Milner kept running into the problem that the theorem provers would sometimes put incorrect "proofs" (i.e., non-proofs) together and claim that they were valid.

So he tried to develop a language that only allowed you to construct valid proofs.

"ML" which stands for "Meta Language" was the result of his (and others') work. The type system of ML was carefully constructed so that you could only construct valid proofs in the language. A theorem prover was then written as a program that constructed a proof.

Milner also formulated the type-inference system of ML, and proved its soundness.

(It should be noted that Milner also worked on concurrent programming languages, such as CCS, CSP, and the pi-Calculus and later went to receive the Turing Award -- the computer science equivalent of a Nobel Prize -- in large part for his work on ML

Eventually, this Classic ML evolved into a full-fledged programming language.

In the early '80s, there was a schism in the ML community with the French on one side and the British and US on another. The French went on to develop CAML and later Objective CAML (O'caml) while the Brits and Americans developed Standard ML. The two languages are actually quite similar.

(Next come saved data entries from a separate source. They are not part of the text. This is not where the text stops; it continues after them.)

Background: an optimization exercise with open tools, aiming at small area, a short achievable clock period and few clock cycles per item. Do not read the settings as production practice.
The RTL was checked by simulation tests, not by an equivalence proof against the original design.
No activity file was given, so power comes from the tool's default toggle rates.

## word_tokenizer_fnv1a_hasher_top
module word_tokenizer_fnv1a_hasher_top #(
  parameter int unsigned LENGTH_WIDTH = wtok_pkg::LENGTH_WIDTH_DEF
) (
  input  logic   clk,
  input  logic   rst,
  input  logic   byte_valid,
  output logic   byte_ready,
  input  wtok_pkg::byte_t  byte_data,
  output logic   token_valid,
  input  logic   token_ready,
  output wtok_pkg::token_t token_data
);
  localparam logic [1:0] C_NONE = 2'd0;
  localparam logic [1:0] C_WORD = 2'd1;
  localparam logic [1:0] C_LF   = 2'd2;
  localparam logic [1:0] C_END  = 2'd3;
  logic [1:0]  ib_cls;
  logic        ib_b7;
  logic                    in_word;
  logic [31:0]             hash_r;
  logic [LENGTH_WIDTH-1:0] len_r;
  logic                    last_r;
  logic [1:0]  e_pre;
  logic        w_own;
  logic        e_post;
  logic        rdy_nt;
  logic        rdy_t;
  logic        e_front;
  logic        word_end;
  logic        imm_w;
  logic        take;
  logic        w_now;       
  logic        w_give;      
  logic        ok;
  logic        hash_upd;
  logic        hash_clr;
  logic        byte_xfer;
  logic        in_space;
  logic [1:0]  in_cls;
  logic [6:0]  in_low;
  logic [31:0] mix_out;
  logic [31:0] mixed;
  logic [6:0]  hlo_n;
  logic        w_next_nt;   
  logic        w_next_t;    
  logic [1:0]  ib_cls_n;
  logic        in_word_n;
  logic [1:0]  e_pre_n;
  logic        w_own_n;
  logic        e_post_n;
  logic        ok_nt_n;
  logic        ok_t_n;
  assign e_front     = (e_pre != 2'd0);
  assign word_end    = in_word && ib_cls[1];
  assign imm_w       = word_end && !e_front;
  assign token_valid = e_front || w_own || imm_w;
  assign take        = token_valid && token_ready;
  assign token_data.word_hash   = e_front ? EOS_HASH : hash_r;
  ...
For scale: about 680 cells after synthesis, about 65 I/O pins, roughly 6300 sq um of cells after synthesis.
clock: 6.5 ns
lec_check: 0
cap_margin: 20
core_margin: 2
core_utilization: 40
cts_buf_list: sky130_fd_sc_hd__clkbuf_8
cts_cluster_size: 20
place_density: 0.7
setup_slack_margin: 2.5
slew_margin: 20
standard.sh (not shown) runs the stock make flow with config.mk's settings and CLKGATE_MAP_FILE= SYNTH_SCRIPT=/design/flow/synth_recipe.tcl, a recipe that flattens the netlist after the stock synthesis.
==> flow/flow/run.sh <==
#!/bin/bash
# Layout flow: the standard flow, with two changes between its steps.
#  1. After the standard synthesis, flow/fapol.py re-chooses the polarity of
#     each full adder cell (a full adder is self-dual) to drop the inverters
#     that Yosys's adder extraction leaves between them, and turns an xor2
#     with one inverted input into an xnor2 (or back). Registers and all
#     other cells are untouched.
#  2. Ports are buffered with sky130_fd_sc_hd__buf_1 instead of the
#     flow's default buffer cell (every port still gets its own buffer).
# Each tool's output goes to a log file of its own in this folder.
set -euo pipefail
R=orfs/results/sky130hd/word_tokenizer_fnv1a_hasher_top/base
bash standard.sh synth > 1_standard_synth.log 2>&1
cp $R/1_2_yosys.v 1_2_yosys.standard.v
python3 flow/fapol.py 1_2_yosys.standard.v $R/1_2_yosys.v > 2_fapol.log 2>&1
touch $R/1_2_yosys.v
bash standard.sh BUFFER_PORTS_ARGS="-buffer_cell sky130_fd_sc_hd__buf_1" finish > 3_standard_finish.log 2>&1
Other scripts of this flow, unchanged in this note and not shown: flow/flow/fapol.py
The first run went through all stages and came out clean.
Testbench counts at the start, summed over its fixed seeds: cycles 24,016, bytes 24,000.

What is ML used for today?

theorem provers (e.g., NuPRL, HOL, Coq, etc.)
compilers (e.g., SML/NJ, O'caml, C-kit, Twelf, Lambda-Prolog, Pict, etc.)
mathematics
hardware verification
advanced protocols (Ensemble, Fox, PLAN)
financial systems
genealogical database
signal processing
bioinformatics
scripting
latex to HTML translation
smartcards

There's a nice paper about using ML (OCaml) in the financial industry (must be accessed from inside Cornell): Minsky et al.. It explains how the features of ML make it a good choice for quickly building complex software that works.

ML is used for a variety of purposes, but it's nowhere near as popular as C, C++, and Java. ML's real strength lies in language manipulation (i.e., compilers, analyzers, verifiers, provers, etc.) This is not surprising since ML evolved from the domain of theorem proving.